Choosing Death: Suicide and Calvinism in Early Modern Geneva
- Book Reviews,
by Jeffrey R. Watt

Choosing Death: Suicide and Calvinism in Early Modern Geneva

SYNOPSIS

In this case study of the Republic of Geneva, Jeffrey R. Watt convincingly argues the early modern era marked decisive change in the history of suicide. His analysis of criminal proceedings and death records shows that magistrates of the sixteenth and early seventeenth centuries often imposed penalties against the bodies and estates of those who took their lives. According to beliefs shared by theologian John Calvin, magistrates, and common folk, self-murder was caused by demon possession. Similar views and practices were found among both Protestants and Catholics throughout Reformation Europe. By contrast, in the late eighteenth century many philosophes defended the right to take one's life under certain circumstances; Geneva's magistrates in effect decriminalized suicide; and even commoners blamed suicide on mental illness or personal reversals, not on satanic influences.

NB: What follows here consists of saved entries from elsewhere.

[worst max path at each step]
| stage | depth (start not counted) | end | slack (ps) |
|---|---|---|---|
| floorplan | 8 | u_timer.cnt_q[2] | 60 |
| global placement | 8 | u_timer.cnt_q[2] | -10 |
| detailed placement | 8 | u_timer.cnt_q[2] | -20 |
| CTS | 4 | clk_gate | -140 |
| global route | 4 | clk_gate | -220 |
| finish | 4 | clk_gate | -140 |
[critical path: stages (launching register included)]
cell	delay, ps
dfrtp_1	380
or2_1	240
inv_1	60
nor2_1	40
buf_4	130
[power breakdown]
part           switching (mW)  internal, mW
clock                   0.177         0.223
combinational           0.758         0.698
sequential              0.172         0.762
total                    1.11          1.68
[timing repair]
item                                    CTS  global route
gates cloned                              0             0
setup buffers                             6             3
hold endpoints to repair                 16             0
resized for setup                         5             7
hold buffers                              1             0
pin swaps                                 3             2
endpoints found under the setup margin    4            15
File: src/rtl/delayed_read_ctrl.sv
module delayed_read_ctrl #(
  parameter int ID_W   = 4,
  parameter int ADDR_W = 16,
  parameter int DATA_W = 32,
  parameter int TMR_W  = 12
) (
  input  logic              clk,
  input  logic              rst,
  input  logic              req_valid,
  input  logic [ID_W-1:0]   req_id,
  input  logic [ADDR_W-1:0] req_addr,
  output logic [1:0]        rsp_code,
  output logic [DATA_W-1:0] rsp_data,
  output logic              be_req,
  output logic [ADDR_W-1:0] be_addr,
  input  logic              be_wait,
  input  logic              be_rvalid,
  input  logic [DATA_W-1:0] be_rdata,
  input  logic              discard_en,
  input  logic [TMR_W-1:0]  discard_limit
);
  localparam logic [1:0] RSP_NONE  = 2'b00;
  localparam logic [1:0] RSP_RETRY = 2'b01;
  localparam logic [1:0] RSP_DONE  = 2'b10;

  typedef enum logic [1:0] {S_IDLE, S_FETCH, S_READY} state_t;

  state_t             st;
  logic [ID_W-1:0]    hold_id;
  logic [ADDR_W-1:0]  hold_addr;
  logic [DATA_W-1:0]  hold_data;
  logic [TMR_W-1:0]   age;

  wire hit       = req_valid && req_id == hold_id && req_addr == hold_addr;
  wire collect   = st == S_READY && hit;
  wire expire    = st == S_READY && !hit && discard_en && age == discard_limit;
  wire take_data = st == S_FETCH && be_rvalid && (!be_req || !be_wait);

  assign rsp_code = !req_valid ? RSP_NONE : (collect ? RSP_DONE : RSP_RETRY);
  assign rsp_data = collect ? hold_data : '0;
  assign be_addr  = hold_addr;

  always_ff @(posedge clk) begin
    if (rst) begin
      st        <= S_IDLE;
      hold_id   <= '0;
      hold_addr <= '0;
      hold_data <= '0;
      be_req    <= 1'b0;
      age       <= '0;
    end else begin
      case (st)
        S_IDLE: if (req_valid) begin
          hold_id   <= req_id;
          hold_addr <= req_addr;
          be_req    <= 1'b1;
          st        <= S_FETCH;
        end
        S_FETCH: begin
          if (be_req && !be_wait) be_req <= 1'b0;
          if (take_data) begin
            hold_data <= be_rdata;
            age       <= '0;
            st        <= S_READY;
          end
        end
        S_READY: begin
          if (collect || expire) begin
            hold_data <= '0;
            st        <= S_IDLE;
          end else begin
            age <= age + 1'b1;
          end
        end
        default: st <= S_IDLE;
      endcase
    end
  end
endmodule
<file path="src/rtl/rtc_pkg.sv">
package rtc_pkg;
  localparam int unsigned ADDR_W  = 4;
  localparam int unsigned DATA_W  = 16;
  localparam int unsigned FIELD_W = 8;
  localparam int unsigned YEAR_DIGITS = 4;
  localparam int unsigned YEAR_W  = 4 * YEAR_DIGITS;

  localparam logic [ADDR_W-1:0] A_SUB  = 4'd0;
  localparam logic [ADDR_W-1:0] A_SEC  = 4'd1;
  localparam logic [ADDR_W-1:0] A_MIN  = 4'd2;
  localparam logic [ADDR_W-1:0] A_HOUR = 4'd3;
  localparam logic [ADDR_W-1:0] A_WDAY = 4'd4;
  localparam logic [ADDR_W-1:0] A_MDAY = 4'd5;
  localparam logic [ADDR_W-1:0] A_MON  = 4'd6;
  localparam logic [ADDR_W-1:0] A_YEAR = 4'd7;
  localparam logic [ADDR_W-1:0] A_STAT = 4'd14;
  localparam logic [ADDR_W-1:0] A_RUN  = 4'd15;

  localparam int unsigned CF_BIT    = 7;
  localparam int unsigned CIE_BIT   = 4;
  localparam int unsigned GO_BIT    = 0;
  localparam int unsigned PRST_BIT  = 1;
  localparam int unsigned ROUND_BIT = 2;
  localparam int unsigned EN_BIT    = 3;

  typedef struct packed {
    logic [FIELD_W-1:0] sec;
    logic [FIELD_W-1:0] min;
    logic [FIELD_W-1:0] hour;
    logic [FIELD_W-1:0] wday;
    logic [FIELD_W-1:0] mday;
    logic [FIELD_W-1:0] mon;
    logic [YEAR_W-1:0]  year;
  } cal_t;

  localparam cal_t CAL_INIT = '{sec: 8'h00, min: 8'h00, hour: 8'h00, wday: 8'h00,
                                mday: 8'h01, mon: 8'h01, year: 16'h2000};

  // two-digit BCD increment, no wrap handling
  function automatic logic [FIELD_W-1:0] bcd2_inc(input logic [FIELD_W-1:0] v);
    logic [FIELD_W-1:0] r;
    if (v[3:0] >= 4'd9) r = {v[7:4] + 4'd1, 4'd0};
    else                r = {v[7:4], v[3:0] + 4'd1};
    return r;
  endfunction

  // multi-digit BCD increment with ripple carry through all digits
  function automatic logic [YEAR_W-1:0] bcdn_inc(input logic [YEAR_W-1:0] v);
    logic [YEAR_W-1:0] r;
    logic c;
    r = v;
    c = 1'b1;
    for (int i = 0; i < YEAR_DIGITS; i++) begin
      if (c) begin
        if (r[4*i +: 4] >= 4'd9) r[4*i +: 4] = 4'd0;
        else begin
          r[4*i +: 4] = r[4*i +: 4] + 4'd1;
          c = 1'b0;
        end
      end
    end
    return r;
  endfunction

  function automatic logic year_is_leap(input logic [7:0] low2);
    logic [6:0] b;
    b = 7'(low2[7:4]) * 7'd10 + 7'(low2[3:0]);
    return (b[1:0] == 2'b00);
  endfunction

  function automatic logic [FIELD_W-1:0] last_day(input logic [FIELD_W-1:0] m, input logic leap);
    logic [FIELD_W-1:0] r;
    case (m)
      8'h02: r = leap ? 8'h29 : 8'h28;
      8'h04, 8'h06, 8'h09, 8'h11: r = 8'h30;
      default: r = 8'h31;
    endcase
    return r;
  endfunction
endpackage

</file>
<file path="src/rtl/rtc_prescaler.sv">
module rtc_prescaler #(
  parameter int unsigned PRE_DIV   = 256,
  parameter int unsigned SUB_STEPS = 128,
  localparam int unsigned SUB_W    = (SUB_STEPS > 1) ? $clog2(SUB_STEPS) : 1
) (
  input  logic             clk,
  input  logic             rst_n,
  input  logic             run,
  input  logic             osc_tick,
  input  logic             clr,
  output logic [SUB_W-1:0] subsec,
  output logic             sec_tick
);
  logic step;

  generate
    if (PRE_DIV <= 1) begin : g_nodiv
      assign step = run & osc_tick & ~clr;
    end else begin : g_div
      localparam int unsigned PRE_W = $clog2(PRE_DIV);
      logic [PRE_W-1:0] pre_q;
      logic             pre_last;
      assign pre_last = (pre_q == PRE_W'(PRE_DIV - 1));
      assign step     = run & osc_tick & ~clr & pre_last;
      always_ff @(posedge clk or negedge rst_n) begin
        if (!rst_n)               pre_q <= '0;
        else if (clr)             pre_q <= '0;
        else if (run && osc_tick) pre_q <= pre_last ? '0 : pre_q + 1'b1;
      end
    end
  endgenerate

  logic sub_last;
  assign sub_last = (subsec == SUB_W'(SUB_STEPS - 1));

  always_ff @(posedge clk or negedge rst_n) begin
    if (!rst_n)    subsec <= '0;
    else if (clr)  subsec <= '0;
    else if (step) subsec <= sub_last ? '0 : subsec + 1'b1;
  end

  assign sec_tick = step & sub_last;
endmodule

</file>
<file path="src/rtl/rtc_calendar.sv">
module rtc_calendar
  import rtc_pkg::*;
(
  input  logic              clk,
  input  logic              rst_n,
  input  logic              sec_tick,
  input  logic              round_req,
  input  logic              ld_en,
  input  logic [ADDR_W-1:0] ld_idx,
  input  logic [DATA_W-1:0] ld_data,
  output cal_t              cal
);
  cal_t nxt;
  logic min_step, hour_step, day_step, mon_step, yr_step;
  logic [FIELD_W-1:0] mlast;

  assign mlast = last_day(cal.mon, year_is_leap(cal.year[7:0]));

  always_comb begin
    nxt      = cal;
    min_step = 1'b0;
    if (round_req) begin
      nxt.sec  = 8'h00;
      min_step = (cal.sec >= 8'h30);
    end else if (sec_tick) begin
      if (cal.sec >= 8'h59) begin
        nxt.sec  = 8'h00;
        min_step = 1'b1;
      end else begin
        nxt.sec = bcd2_inc(cal.sec);
      end
    end

    hour_step = min_step & (cal.min >= 8'h59);
    if (min_step) nxt.min = (cal.min >= 8'h59) ? 8'h00 : bcd2_inc(cal.min);

    day_step = hour_step & (cal.hour >= 8'h23);
    if (hour_step) nxt.hour = (cal.hour >= 8'h23) ? 8'h00 : bcd2_inc(cal.hour);

    mon_step = day_step & (cal.mday >= mlast);
    if (day_step) begin
      nxt.wday = (cal.wday >= 8'h06) ? 8'h00 : cal.wday + 8'd1;
      nxt.mday = (cal.mday >= mlast) ? 8'h01 : bcd2_inc(cal.mday);
    end

    yr_step = mon_step & (cal.mon >= 8'h12);
    if (mon_step) nxt.mon = (cal.mon >= 8'h12) ? 8'h01 : bcd2_inc(cal.mon);

    if (yr_step) nxt.year = bcdn_inc(cal.year);
  end

  always_ff @(posedge clk or negedge rst_n) begin
    if (!rst_n) begin
      cal <= CAL_INIT;
    end else if (ld_en) begin
      case (ld_idx)
        A_SEC:   cal.sec  <= ld_data[FIELD_W-1:0];
        A_MIN:   cal.min  <= ld_data[FIELD_W-1:0];
        A_HOUR:  cal.hour <= ld_data[FIELD_W-1:0];
        A_WDAY:  cal.wday <= ld_data[FIELD_W-1:0];
        A_MDAY:  cal.mday <= ld_data[FIELD_W-1:0];
        A_MON:   cal.mon  <= ld_data[FIELD_W-1:0];
        A_YEAR:  cal.year <= ld_data[YEAR_W-1:0];
        default: ;
      endcase
    end else begin
      cal <= nxt;
    end
  end
endmodule

</file>
<file path="src/rtl/rtc_ctrl.sv">
module rtc_ctrl
  import rtc_pkg::*;
(
  input  logic       clk,
  input  logic       rst_n,
  input  logic       wr_stat,
  input  logic       wr_run,
  input  logic [7:0] wdata,
  input  logic       sec_tick,
  output logic       go,
  output logic       en,
  output logic       cf,
  output logic       cie,
  output logic       clr_pre,
  output logic       round_req
);
  logic cf_set;

  assign round_req = wr_run & wdata[ROUND_BIT];
  assign clr_pre   = wr_run & (wdata[PRST_BIT] | wdata[ROUND_BIT]);
  assign cf_set    = sec_tick | round_req;

  always_ff @(posedge clk or negedge rst_n) begin
    if (!rst_n) begin
      go <= 1'b0;
      en <= 1'b0;
    end else if (wr_run) begin
      go <= wdata[GO_BIT];
      en <= wdata[EN_BIT];
    end
  end

  always_ff @(posedge clk or negedge rst_n) begin
    if (!rst_n)       cie <= 1'b0;
    else if (wr_stat) cie <= wdata[CIE_BIT];
  end

  always_ff @(posedge clk or negedge rst_n) begin
    if (!rst_n)                           cf <= 1'b0;
    else if (cf_set)                      cf <= 1'b1;
    else if (wr_stat && !wdata[CF_BIT])   cf <= 1'b0;
  end
endmodule

</file>
<file path="src/rtl/rtc_bcd_core.sv">
module rtc_bcd_core
  import rtc_pkg::*;
#(
  parameter int unsigned PRE_DIV   = 256,
  parameter int unsigned SUB_STEPS = 128
) (
  input  logic              clk,
  input  logic              rst_n,
  input  logic              osc_tick,
  input  logic              bus_sel,
  input  logic              bus_wr,
  input  logic [ADDR_W-1:0] bus_addr,
  input  logic [DATA_W-1:0] bus_wdata,
  output logic [DATA_W-1:0] bus_rdata,
  output logic              carry_irq
);
  localparam int unsigned SUB_W = (SUB_STEPS > 1) ? $clog2(SUB_STEPS) : 1;

  logic             wr, wr_stat, wr_run, ld_en;
  logic             go, en, run, cf, cie, clr_pre, round_req, sec_tick;
  logic [SUB_W-1:0] subsec;
  cal_t             cal;

  assign wr      = bus_sel & bus_wr;
  assign wr_stat = wr & (bus_addr == A_STAT);
  assign wr_run  = wr & (bus_addr == A_RUN);
  assign ld_en   = wr & ~go & (bus_addr >= A_SEC) & (bus_addr <= A_YEAR);
  assign run     = go & en;

  rtc_ctrl u_ctrl (
    .clk(clk), .rst_n(rst_n), .wr_stat(wr_stat), .wr_run(wr_run),
    .wdata(bus_wdata[7:0]), .sec_tick(sec_tick), .go(go), .en(en),
    .cf(cf), .cie(cie), .clr_pre(clr_pre), .round_req(round_req)
  );

  rtc_prescaler #(.PRE_DIV(PRE_DIV), .SUB_STEPS(SUB_STEPS)) u_pre (
    .clk(clk), .rst_n(rst_n), .run(run), .osc_tick(osc_tick),
    .clr(clr_pre), .subsec(subsec), .sec_tick(sec_tick)
  );

  rtc_calendar u_cal (
    .clk(clk), .rst_n(rst_n), .sec_tick(sec_tick), .round_req(round_req),
    .ld_en(ld_en), .ld_idx(bus_addr), .ld_data(bus_wdata), .cal(cal)
  );

  always_comb begin
    bus_rdata = '0;
    case (bus_addr)
      A_SUB:  bus_rdata = DATA_W'(subsec);
      A_SEC:  bus_rdata = {8'h00, cal.sec};
      A_MIN:  bus_rdata = {8'h00, cal.min};
      A_HOUR: bus_rdata = {8'h00, cal.hour};
      A_WDAY: bus_rdata = {8'h00, cal.wday};
      A_MDAY: bus_rdata = {8'h00, cal.mday};
      A_MON:  bus_rdata = {8'h00, cal.mon};
      A_YEAR: bus_rdata = cal.year;
      A_STAT: begin
        bus_rdata[CF_BIT]  = cf;
        bus_rdata[CIE_BIT] = cie;
      end
      A_RUN: begin
        bus_rdata[GO_BIT] = go;
        bus_rdata[EN_BIT] = en;
      end
      default: ;
    endcase
  end

  assign carry_irq = cf & cie;
endmodule

</file>
**config.mk**
```make
export PLATFORM = sky130hd
export DESIGN_NAME = lcd_anim_engine
export DESIGN_NICKNAME = d
export VERILOG_FILES = /design/src/rtl/lcd_anim_pkg.sv /design/src/rtl/lcd_anim_regs.sv /design/src/rtl/lcd_anim_shifter.sv /design/src/rtl/lcd_anim_combine.sv /design/src/rtl/lcd_anim_engine.sv
export SDC_FILE = /design/constraint.sdc
export NUM_CORES = 1
export LEC_CHECK = 0
export CAP_MARGIN = 20
export CORE_ASPECT_RATIO = 1.25
export CORE_MARGIN = 10
export CORE_UTILIZATION = 45
export DETAILED_ROUTE_END_ITERATION = 8
export DONT_BUFFER_PORTS = 1
export HOLD_SLACK_MARGIN = 0.1
export PLACE_DENSITY_LB_ADDON = 0.08
export SYNTH_ARGS = -nofsm -noshare
export SYNTH_HDL_FRONTEND = slang
export SYNTH_SLANG_ARGS = --single-unit
```
**constraint.sdc**
```tcl
create_clock -name clk -period 1.8 [get_ports clk]
set_clock_uncertainty 0.05 [all_clocks]
set_input_delay 0.36 -clock clk [delete_from_list [all_inputs] [get_ports clk]]
set_output_delay 0.36 -clock clk [all_outputs]
set_load 0.1 [all_outputs]
```
**src/rtl/lcd_anim_pkg.sv**
```systemverilog
package lcd_anim_pkg;
  localparam logic [1:0] ADDR_PAT_A = 2'd0;
  localparam logic [1:0] ADDR_PAT_B = 2'd1;
  localparam logic [1:0] ADDR_CTRL  = 2'd2;
  localparam logic [1:0] ADDR_STAT  = 2'd3;

  typedef enum logic [1:0] {
    SH_NONE  = 2'b00,
    SH_LEFT  = 2'b01,
    SH_RIGHT = 2'b10,
    SH_RSVD  = 2'b11
  } shift_e;

  typedef struct packed {
    logic   grp_hi;
    logic   or_mode;
    shift_e b_shift;
    shift_e a_shift;
  } ctrl_t;
endpackage

```
**src/rtl/lcd_anim_regs.sv**
```systemverilog
module lcd_anim_regs
  import lcd_anim_pkg::*;
#(
  parameter int W      = 8,
  parameter int STATES = 16,
  localparam int SW    = $clog2(STATES)
) (
  input  logic          clk,
  input  logic          rst,
  input  logic          wr_en,
  input  logic [1:0]    wr_addr,
  input  logic [W-1:0]  wr_data,
  input  logic [1:0]    rd_addr,
  output logic [W-1:0]  rd_data,
  input  logic          frame_evt,
  output logic [W-1:0]  pat_a,
  output logic [W-1:0]  pat_b,
  output ctrl_t         ctrl,
  output logic [SW-1:0] state,
  output logic          load_a,
  output logic          load_b,
  output logic          step_a,
  output logic          step_b
);
  logic          advance;
  logic [SW-1:0] state_nx;

  assign load_a   = wr_en && (wr_addr == ADDR_PAT_A);
  assign load_b   = wr_en && (wr_addr == ADDR_PAT_B);
  assign advance  = frame_evt && !load_a && !load_b;
  assign state_nx = (state == SW'(STATES - 1)) ? '0 : state + 1'b1;
  assign step_a   = advance && state_nx[0];
  assign step_b   = advance && !state_nx[0];

  always_ff @(posedge clk) begin
    if (rst) begin
      pat_a <= '0;
      pat_b <= '0;
      ctrl  <= '0;
      state <= '0;
    end else begin
      if (load_a) pat_a <= wr_data;
      if (load_b) pat_b <= wr_data;
      if (wr_en && wr_addr == ADDR_CTRL) ctrl <= ctrl_t'(wr_data[$bits(ctrl_t)-1:0]);
      if (load_a || load_b) state <= '0;
      else if (advance)     state <= state_nx;
    end
  end

  always_comb begin
    case (rd_addr)
      ADDR_PAT_A: rd_data = pat_a;
      ADDR_PAT_B: rd_data = pat_b;
      ADDR_CTRL:  rd_data = W'(ctrl);
      default:    rd_data = W'(state);
    endcase
  end
endmodule

```
**src/rtl/lcd_anim_shifter.sv**
```systemverilog
module lcd_anim_shifter
  import lcd_anim_pkg::*;
#(
  parameter int W = 8
) (
  input  logic         clk,
  input  logic         rst,
  input  logic         load,
  input  logic [W-1:0] load_val,
  input  logic         step,
  input  shift_e       mode,
  output logic [W-1:0] work
);
  always_ff @(posedge clk) begin
    if (rst)       work <= '0;
    else if (load) work <= load_val;
    else if (step) begin
      case (mode)
        SH_LEFT:  work <= {work[W-2:0], work[W-1]};
        SH_RIGHT: work <= {work[0], work[W-1:1]};
        default:  work <= work;
      endcase
    end
  end
endmodule

```
**src/rtl/lcd_anim_combine.sv**
```systemverilog
module lcd_anim_combine #(
  parameter int W = 8,
  localparam int GROUPS = 2
) (
  input  logic [W-1:0]        work_a,
  input  logic [W-1:0]        work_b,
  input  logic                or_mode,
  input  logic                grp_hi,
  input  logic [GROUPS*W-1:0] seg_in,
  output logic [GROUPS*W-1:0] seg_out
);
  logic [W-1:0] anim;
  assign anim = or_mode ? (work_a | work_b) : (work_a & work_b);

  for (genvar g = 0; g < GROUPS; g++) begin : g_grp
    assign seg_out[g*W +: W] = seg_in[g*W +: W] |
                               ((grp_hi == 1'(g)) ? anim : '0);
  end
endmodule

```
**src/rtl/lcd_anim_engine.sv**
```systemverilog
module lcd_anim_engine
  import lcd_anim_pkg::*;
#(
  parameter int W      = 8,
  parameter int STATES = 16,
  localparam int SW    = $clog2(STATES),
  localparam int SEGS  = 2 * W
) (
  input  logic            clk,
  input  logic            rst,
  input  logic            wr_en,
  input  logic [1:0]      wr_addr,
  input  logic [W-1:0]    wr_data,
  input  logic [1:0]      rd_addr,
  output logic [W-1:0]    rd_data,
  input  logic            frame_evt,
  input  logic [SEGS-1:0] seg_in,
  output logic [SEGS-1:0] seg_out
);
  logic [W-1:0]  pat_a, pat_b, work_a, work_b;
  ctrl_t         ctrl;
  logic [SW-1:0] state;
  logic          load_a, load_b, step_a, step_b;

  lcd_anim_regs #(.W(W), .STATES(STATES)) u_regs (
    .clk(clk), .rst(rst), .wr_en(wr_en), .wr_addr(wr_addr), .wr_data(wr_data),
    .rd_addr(rd_addr), .rd_data(rd_data), .frame_evt(frame_evt),
    .pat_a(pat_a), .pat_b(pat_b), .ctrl(ctrl), .state(state),
    .load_a(load_a), .load_b(load_b), .step_a(step_a), .step_b(step_b)
  );

  lcd_anim_shifter #(.W(W)) u_shift_a (
    .clk(clk), .rst(rst), .load(load_a), .load_val(wr_data),
    .step(step_a), .mode(ctrl.a_shift), .work(work_a)
  );

  lcd_anim_shifter #(.W(W)) u_shift_b (
    .clk(clk), .rst(rst), .load(load_b), .load_val(wr_data),
    .step(step_b), .mode(ctrl.b_shift), .work(work_b)
  );

  lcd_anim_combine #(.W(W)) u_comb (
    .work_a(work_a), .work_b(work_b), .or_mode(ctrl.or_mode),
    .grp_hi(ctrl.grp_hi), .seg_in(seg_in), .seg_out(seg_out)
  );
endmodule

```
==> metrics, run 1 <==
outcome complete, but fails checks; failing checks negative setup slack; yosys warns 0; Clk Latency, worst-skew pair about 300 ps; Filler Cells Inserted roughly 460; Hold Worst Slack between 100 and 150 ps; Reg area between 800 and 900 um^2; sequential power share 0.452; switching portion of total power 0.3240; Mapped Area ~0.0025 mm^2; Final Setup Violations 15; Hold Path Class primary input to flop; Clk network pwr share 0.297; final hold violations 0; DR DRC count 0; dominant synthesized flop cell dfxtp_1; number of synthesized flops with an enable pin 0; Max Cap Violations 0; fin worst setup slack -95.28 ps; Critical R2R Capture u_shift_a.work[6]; dpl hpwl between 5 and 6 mm; Core Rows 30; WHS Path Cells 2; I/O pin cnt 56; core area between 0.005 and 0.006 mm^2; initial antenna violation count 0; routed wire length 7.217 mm; GRT overflow 0; reg2reg path depth 6; Worst setup endpoint rd_data[0]; CP endpoint kind primary output; setup tns final -356.0 ps; Startpoint Class flop; Cell Pwr Density between 600 and 700 mW/mm^2; H-tree Lvls 2; vias in the first global route 2278; Die W 86.32 um; Net count, final 340; crit path launch u_regs.state[0]; number of I/O port buffers 0; #FFs+latches synth 42; Crit Path Max Fanout 2; pre-CTS setup slack a little over 70 ps; Avg WL per Cell 19.40 um; DIE AREA approximately 0.0089 mm^2; ANT cells 0; Worst-path clk slew ~90 ps; worst setup path class flop to primary output; fin crit share 1.053; sequential area share after synthesis 0.3399; max frequency between 500 and 600 MHz; VDD IR-drop max around 0.32 mV; slowest stage cell, crit path mux4_2; Die Ht between 100 and 150 um; post-route ant nets 0; internal power 1494 uW; RSZ-0062 raised after global routing true; share of layout cells above drive strength 1 0.4123; DR vias 2187; fin crit period 1895 ps; WP data arrival roughly 1500 ps; CP required 1390 ps; Netlist cell types 44; Avg Inst Size Synth 9.230 um^2; global-route wire length before repair ~12 mm; CTS tree built; Slew headroom 0.3484; Tightest Pin Transition just under 1000 ps; Max Slew Vio Count 0; Reg2Reg Launch Point u_regs.state[0]; DR iter-0 viols 96; CP cell instances buf_6 -> mux4_2; Leakage between 0.001 and 0.0015 uW; Pre-antenna DRT Iters 4; GPL Wtd Cong approximately 0.85; worst stage delay on the critical path 740 ps; combinational fraction of design power 0.251; Initial Util 0.4608; area of the multi-input gates roughly 0.0017 mm^2; maximum clock path buffer count 2; clock root cell clkbuf_8; TritonCTS Buffers 5; largest net degree at the start of global routing 34; Total GRT Usage 0.1648; layout overhead on the synthesized area 39.40%; Syn Nets roughly 300; number of clock sinks 42; async set or reset register ratio after synthesis 0; Post-Syn Instances around 270; Sw Pwr between 700 and 800 uW; DR vias/cell slightly below 6; R2R setup slack roughly 70 ps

Because of Geneva's uniquely rich and well-organized sources, this is the first study to provide reliable evidence on suicide rates for premodern Europe. Watt places his findings within a wide range of historical and sociological scholarship, and while suicide was rare through the seventeenth century, he shows that Geneva experienced an explosion in self-inflicted deaths after 1750. Quite simply, early modern Geneva witnessed nothing less than the birth of modern suicide both in attitudes toward it-thoroughly secularized, medicalized, and stripped of diabolical undertones-and the frequency of it.

FROM THE CRITICS

Booknews

Taking the Republic of Geneva as a case study, Watt (history, U. of Mississippi) argues that the early modern era marked a decisive change in the history of suicide. During the 16th and early 17th centuries, he finds, suicide was conventionally attributed to possession by demons, and the self-murderer's body, family, and estate were punished. He contrasts the 18th century, in which philosophers defended people's right to take their own lives, and most people attributed suicide to mental illness. Some of the material has appeared as journal articles. Annotation c. Book News, Inc., Portland, OR (booknews.com)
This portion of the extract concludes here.